## ASSIGNMENT
Each line that includes the word "pins" should be copied from the records.
INPUT DATA Start Marker
`src/common/priv_pkg.sv`:
```
// Shared types for the privilege and trap unit
// Privilege encodings, CSR addresses, interrupt and status bit positions
// Supervisor view masks and reset vector
package priv_pkg;

   typedef logic [31:0] word_t;       // Data and address word
   typedef logic [11:0] csr_addr_t;   // CSR address
   typedef logic [1:0]  priv_t;       // Privilege level
   typedef logic [3:0]  cause_t;      // Trap cause code

   // ------------------------------
   // Privilege modes
   localparam priv_t U_MODE = 2'd0;
   localparam priv_t S_MODE = 2'd1;
   localparam priv_t M_MODE = 2'd3;

   // ------------------------------
   // CSR addresses
   localparam csr_addr_t ADDR_SSTATUS = 12'h100;
   localparam csr_addr_t ADDR_SIE     = 12'h104;
   localparam csr_addr_t ADDR_STVEC   = 12'h105;
   localparam csr_addr_t ADDR_SEPC    = 12'h141;
   localparam csr_addr_t ADDR_SCAUSE  = 12'h142;
   localparam csr_addr_t ADDR_SIP     = 12'h144;
   localparam csr_addr_t ADDR_MSTATUS = 12'h300;
   localparam csr_addr_t ADDR_MEDELEG = 12'h302;
   localparam csr_addr_t ADDR_MIDELEG = 12'h303;
   localparam csr_addr_t ADDR_MIE     = 12'h304;
   localparam csr_addr_t ADDR_MTVEC   = 12'h305;
   localparam csr_addr_t ADDR_MEPC    = 12'h341;
   localparam csr_addr_t ADDR_MCAUSE  = 12'h342;
   localparam csr_addr_t ADDR_MIP     = 12'h344;

   // ------------------------------
   // Interrupt bit positions in mie / mip, same as the interrupt cause
   localparam int SSI = 1;
   localparam int MSI = 3;
   localparam int STI = 5;
   localparam int MTI = 7;
   localparam int SEI = 9;
   localparam int MEI = 11;

   // Status field positions in mstatus
   localparam int SIE  = 1;
   localparam int MIE  = 3;
   localparam int SPIE = 5;
   localparam int MPIE = 7;
   localparam int SPP  = 8;
   localparam int MPP  = 11;          // Low bit, field is [MPP+1:MPP]

   // ------------------------------
   // Masks
   localparam word_t SSTATUS_MASK = word_t'((1 << SIE) | (1 << SPIE) | (1 << SPP));
   localparam word_t MSTATUS_MASK = SSTATUS_MASK |
                                    word_t'((1 << MIE) | (1 << MPIE) | (3 << MPP));
   localparam word_t S_INT_MASK   = word_t'((1 << SSI) | (1 << STI) | (1 << SEI));
   localparam word_t INT_MASK     = S_INT_MASK | word_t'((1 << MSI) | (1 << MTI) | (1 << MEI));
   localparam word_t MIP_SW_MASK  = S_INT_MASK | word_t'(1 << MSI);  // MEIP, MTIP come from pins
   localparam word_t DELEG_MASK   = 32'h0000_FFFF;                  // Only 16 cause codes

   localparam word_t RESET_VECTOR = 32'h0000_0100;                  // Initial mtvec / stvec

endpackage
```
`src/common/csr_if.sv`:
```
// CSR state from the CSR file to the trap controller
// Trap decision and current mode back to the CSR file
`timescale 1ns/1ps

interface csr_if;
   import priv_pkg::*;

   // ------------------------------
   // Driven by csr_file
   word_t  mstatus;
   word_t  mie_r;                     // Interrupt enables
   word_t  mip_r;                     // Pending, pins already merged in
   word_t  mtvec;
   word_t  stvec;
   word_t  medeleg;
   word_t  mideleg;

   // ------------------------------
   // Driven by trap_ctrl
   logic   trap_taken;                // Trap happens this cycle
   logic   trap_to_s;                 // Handled in S mode
   logic   trap_irq;                  // Interrupt, not exception
   cause_t trap_cause;
   priv_t  cur_mode;                  // Saved into MPP / SPP

   modport csr_side (
      output mstatus, mie_r, mip_r, mtvec, stvec, medeleg, mideleg,
      input  trap_taken, trap_to_s, trap_irq, trap_cause, cur_mode
   );

   modport trap_side (
      input  mstatus, mie_r, mip_r, mtvec, stvec, medeleg, mideleg,
      output trap_taken, trap_to_s, trap_irq, trap_cause, cur_mode
   );

endinterface

```
`src/design/priv_top.sv`:
```
// Top level of the privilege and trap unit
// CSR file and trap controller joined by the CSR interface
`timescale 1ns/1ps

module priv_top
(
   input  logic                clk_in,
   input  logic                reset_in,

   // CSR access port
   input  logic                csr_wr,
   input  priv_pkg::csr_addr_t csr_addr,
   input  priv_pkg::word_t     csr_wdata,
   output priv_pkg::word_t     csr_rdata,

   // Events from the pipeline
   input  logic                exception_flag,
   input  priv_pkg::cause_t    exception_cause,
   input  priv_pkg::word_t     exception_pc,
   input  logic                mret,
   input  logic                sret,

   // Interrupt pins
   input  logic                ext_irq,
   input  logic                timer_irq,

   // Trap result
   output logic                trap_taken,
   output priv_pkg::word_t     trap_pc,
   output priv_pkg::priv_t     mode
);

   csr_if csr_bus ();

   csr_file csr_file_inst (
      .clk_in       (clk_in),
      .reset_in     (reset_in),
      .csr_wr       (csr_wr),
      .csr_addr     (csr_addr),
      .csr_wdata    (csr_wdata),
      .csr_rdata    (csr_rdata),
      .exception_pc (exception_pc),
      .mret         (mret),
      .sret         (sret),
      .ext_irq      (ext_irq),
      .timer_irq    (timer_irq),
      .csr          (csr_bus.csr_side)
   );

   trap_ctrl trap_ctrl_inst (
      .clk_in          (clk_in),
      .reset_in        (reset_in),
      .exception_flag  (exception_flag),
      .exception_cause (exception_cause),
      .mret            (mret),
      .sret            (sret),
      .csr             (csr_bus.trap_side),
      .trap_pc         (trap_pc),
      .mode            (mode)
   );

   assign trap_taken = csr_bus.trap_taken;   // Same-cycle trap decision

endmodule

```
`src/trap/csr_file.sv`:
```
// CSR file for the machine and supervisor registers
// Software read/write port with supervisor views
// Trap, MRET and SRET updates of the status and cause registers
`timescale 1ns/1ps

module csr_file
(
   input  logic                clk_in,
   input  logic                reset_in,

   input  logic                csr_wr,             // Write strobe
   input  priv_pkg::csr_addr_t csr_addr,
   input  priv_pkg::word_t     csr_wdata,
   output priv_pkg::word_t     csr_rdata,          // Same cycle read

   input  priv_pkg::word_t     exception_pc,       // Saved into mepc / sepc on a trap
   input  logic                mret,
   input  logic                sret,
   input  logic                ext_irq,            // MEIP pin
   input  logic                timer_irq,          // MTIP pin

   csr_if.csr_side             csr
);
   import priv_pkg::*;

   // Control state
   word_t mstatus_q, mstatus_n;
   word_t mie_q,     mie_n;
   word_t mip_sw_q,  mip_sw_n;                     // Software pending bits only
   word_t mtvec_q,   mtvec_n;
   word_t stvec_q,   stvec_n;
   word_t medeleg_q, medeleg_n;
   word_t mideleg_q, mideleg_n;

   // Payload
   word_t mepc_q,    mepc_n;
   word_t sepc_q,    sepc_n;
   word_t mcause_q,  mcause_n;
   word_t scause_q,  scause_n;

   word_t mip_view;
   word_t cause_word;

   // Hardware pending bits merged in here
   assign mip_view = mip_sw_q | (word_t'(ext_irq) << MEI) | (word_t'(timer_irq) << MTI);

   assign cause_word = {csr.trap_irq, 27'd0, csr.trap_cause};   // Bit 31 marks interrupts

   // ------------------------------
   // Read port
   always_comb
   begin
      case (csr_addr)
         ADDR_MSTATUS : csr_rdata = mstatus_q;
         ADDR_MIE     : csr_rdata = mie_q;
         ADDR_MIP     : csr_rdata = mip_view;
         ADDR_MTVEC   : csr_rdata = mtvec_q;
         ADDR_MEPC    : csr_rdata = mepc_q;
         ADDR_MCAUSE  : csr_rdata = mcause_q;
         ADDR_MEDELEG : csr_rdata = medeleg_q;
         ADDR_MIDELEG : csr_rdata = mideleg_q;
         ADDR_SSTATUS : csr_rdata = mstatus_q & SSTATUS_MASK;
         ADDR_SIE     : csr_rdata = mie_q & S_INT_MASK;
         ADDR_SIP     : csr_rdata = mip_view & S_INT_MASK;
         ADDR_STVEC   : csr_rdata = stvec_q;
         ADDR_SEPC    : csr_rdata = sepc_q;
         ADDR_SCAUSE  : csr_rdata = scause_q;
         default      : csr_rdata = '0;            // Unknown CSR reads zero
      endcase
   end

   // ------------------------------
   // Next state, software write first
   always_comb
   begin
      mstatus_n = mstatus_q;
      mie_n     = mie_q;
      mip_sw_n  = mip_sw_q;
      mtvec_n   = mtvec_q;
      stvec_n   = stvec_q;
      medeleg_n = medeleg_q;
      mideleg_n = mideleg_q;
      mepc_n    = mepc_q;
      sepc_n    = sepc_q;
      mcause_n  = mcause_q;
      scause_n  = scause_q;

      if (csr_wr)
      begin
         case (csr_addr)
            ADDR_MSTATUS : mstatus_n = csr_wdata & MSTATUS_MASK;
            ADDR_MIE     : mie_n     = csr_wdata & INT_MASK;
            ADDR_MIP     : mip_sw_n  = csr_wdata & MIP_SW_MASK;   // MEIP, MTIP read-only
            ADDR_MTVEC   : mtvec_n   = csr_wdata;
            ADDR_MEPC    : mepc_n    = csr_wdata;
            ADDR_MCAUSE  : mcause_n  = csr_wdata;
            ADDR_MEDELEG : medeleg_n = csr_wdata & DELEG_MASK;
            ADDR_MIDELEG : mideleg_n = csr_wdata & DELEG_MASK;
            // S views touch only their own bits
            ADDR_SSTATUS : mstatus_n = (mstatus_q & ~SSTATUS_MASK) | (csr_wdata & SSTATUS_MASK);
            ADDR_SIE     : mie_n     = (mie_q & ~S_INT_MASK) | (csr_wdata & S_INT_MASK);
            ADDR_SIP     : mip_sw_n  = (mip_sw_q & ~S_INT_MASK) | (csr_wdata & S_INT_MASK);
            ADDR_STVEC   : stvec_n   = csr_wdata;
            ADDR_SEPC    : sepc_n    = csr_wdata;
            ADDR_SCAUSE  : scause_n  = csr_wdata;
            default      : ;                       // Writes to unknown CSRs dropped
         endcase
      end

      // WARL, reserved MPP value 2 becomes U
      if (mstatus_n[MPP+1:MPP] == 2'b10)
         mstatus_n[MPP+1:MPP] = U_MODE;

      // Trap and return updates override the write
      if (csr.trap_taken)
      begin
         if (csr.trap_to_s)
         begin
            sepc_n          = exception_pc;
            scause_n        = cause_word;
            mstatus_n[SPIE] = mstatus_q[SIE];
            mstatus_n[SIE]  = 1'b0;
            mstatus_n[SPP]  = csr.cur_mode[0];     // Only U or S can land here
         end
         else
         begin
            mepc_n                = exception_pc;
            mcause_n              = cause_word;
            mstatus_n[MPIE]       = mstatus_q[MIE];
            mstatus_n[MIE]        = 1'b0;
            mstatus_n[MPP+1:MPP]  = csr.cur_mode;
         end
      end
      else if (mret)
      begin
         mstatus_n[MIE]       = mstatus_q[MPIE];
         mstatus_n[MPIE]      = 1'b1;
         mstatus_n[MPP+1:MPP] = U_MODE;
      end
      else if (sret)
      begin
         mstatus_n[SIE]  = mstatus_q[SPIE];
         mstatus_n[SPIE] = 1'b1;
         mstatus_n[SPP]  = 1'b0;
      end
   end

   // ------------------------------
   // Registers
   always_ff @(posedge clk_in)
   begin
      if (reset_in)
      begin
         mstatus_q <= '0;
         mie_q     <= '0;
         mip_sw_q  <= '0;
         mtvec_q   <= RESET_VECTOR;
         stvec_q   <= RESET_VECTOR;
         medeleg_q <= '0;
         mideleg_q <= '0;
      end
      else
      begin
         mstatus_q <= mstatus_n;
         mie_q     <= mie_n;
         mip_sw_q  <= mip_sw_n;
         mtvec_q   <= mtvec_n;
         stvec_q   <= stvec_n;
         medeleg_q <= medeleg_n;
         mideleg_q <= mideleg_n;
      end
   end

   always_ff @(posedge clk_in)
   begin
      mepc_q   <= mepc_n;
      sepc_q   <= sepc_n;
      mcause_q <= mcause_n;
      scause_q <= scause_n;
   end

   // State out to the trap controller
   assign csr.mstatus = mstatus_q;
   assign csr.mie_r   = mie_q;
   assign csr.mip_r   = mip_view;
   assign csr.mtvec   = mtvec_q;
   assign csr.stvec   = stvec_q;
   assign csr.medeleg = medeleg_q;
   assign csr.mideleg = mideleg_q;

endmodule

```
`src/trap/trap_ctrl.sv`:
```
// Trap controller
// Mode register, interrupt qualification and priority
// Delegation to S mode and trap vector computation
`timescale 1ns/1ps

module trap_ctrl
(
   input  logic             clk_in,
   input  logic             reset_in,

   input  logic             exception_flag,     // Exception strobe from the pipeline
   input  priv_pkg::cause_t exception_cause,
   input  logic             mret,
   input  logic             sret,

   csr_if.trap_side         csr,

   output priv_pkg::word_t  trap_pc,            // Handler address
   output priv_pkg::priv_t  mode                // Current privilege mode
);
   import priv_pkg::*;

   word_t  pend;                                // Pending and enabled
   word_t  m_act;                               // Active machine-level interrupts
   word_t  s_act;                               // Active delegated interrupts
   logic   m_glb_en;
   logic   s_glb_en;
   logic   irq_flag;
   cause_t irq_cause;
   logic   deleg_bit;
   logic   to_s;
   word_t  tvec;
   word_t  base;
   priv_t  nxt_mode;

   // Highest priority cause in a set: software, then timer, then external
   function automatic cause_t pick_cause(input word_t act, input int sw_bit,
                                         input int tim_bit, input int ext_bit);
      cause_t c;
      c = '0;
      if (act[sw_bit])
         c = cause_t'(sw_bit);
      else if (act[tim_bit])
         c = cause_t'(tim_bit);
      else if (act[ext_bit])
         c = cause_t'(ext_bit);
      return c;
   endfunction

   // ------------------------------
   // Interrupt qualification
   assign pend = csr.mip_r & csr.mie_r & INT_MASK;

   // Higher modes always enabled, own mode needs xIE, lower modes never
   assign m_glb_en = (mode != M_MODE) | csr.mstatus[MIE];
   assign s_glb_en = (mode == U_MODE) | ((mode == S_MODE) & csr.mstatus[SIE]);

   assign m_act = m_glb_en ? (pend & ~csr.mideleg) : '0;
   assign s_act = s_glb_en ? (pend &  csr.mideleg) : '0;

   assign irq_flag = (|m_act) | (|s_act);

   // Machine level wins over supervisor level
   always_comb
   begin
      if (|m_act)
         irq_cause = pick_cause(m_act, MSI, MTI, MEI);
      else
         irq_cause = pick_cause(s_act, SSI, STI, SEI);
   end

   // ------------------------------
   // Trap decision, exception first
   assign csr.trap_taken = exception_flag | irq_flag;
   assign csr.trap_irq   = ~exception_flag & irq_flag;
   assign csr.trap_cause = exception_flag ? exception_cause : irq_cause;

   // Delegation never lowers the privilege from M
   always_comb
   begin
      if (exception_flag)
         deleg_bit = csr.medeleg[exception_cause];
      else
         deleg_bit = csr.mideleg[irq_cause];
      to_s = deleg_bit & (mode != M_MODE);
   end

   assign csr.trap_to_s = to_s;
   assign csr.cur_mode  = mode;

   // ------------------------------
   // Trap vector
   assign tvec = to_s ? csr.stvec : csr.mtvec;
   assign base = {tvec[31:2], 2'b00};           // Mode bits dropped

   always_comb
   begin
      trap_pc = base;
      if (csr.trap_irq && (tvec[1:0] == 2'b01))  // Vectored, interrupts only
         trap_pc = base + (word_t'(csr.trap_cause) << 2);
   end

   // ------------------------------
   // Next mode and mode register
   always_comb
   begin
      nxt_mode = mode;
      if (csr.trap_taken)
         nxt_mode = to_s ? S_MODE : M_MODE;
      else if (mret)
         nxt_mode = csr.mstatus[MPP+1:MPP];      // Back to MPP
      else if (sret)
         nxt_mode = {1'b0, csr.mstatus[SPP]};    // Back to SPP
   end

   always_ff @(posedge clk_in)
   begin
      if (reset_in)
         mode <= M_MODE;
      else
         mode <= nxt_mode;
   end

endmodule

```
INPUT DATA End Marker
## EXERCISE OUTPUT
   localparam word_t MIP_SW_MASK  = S_INT_MASK | word_t'(1 << MSI);  // MEIP, MTIP come from pins
   word_t  mip_r;                     // Pending, pins already merged in
   // Interrupt pins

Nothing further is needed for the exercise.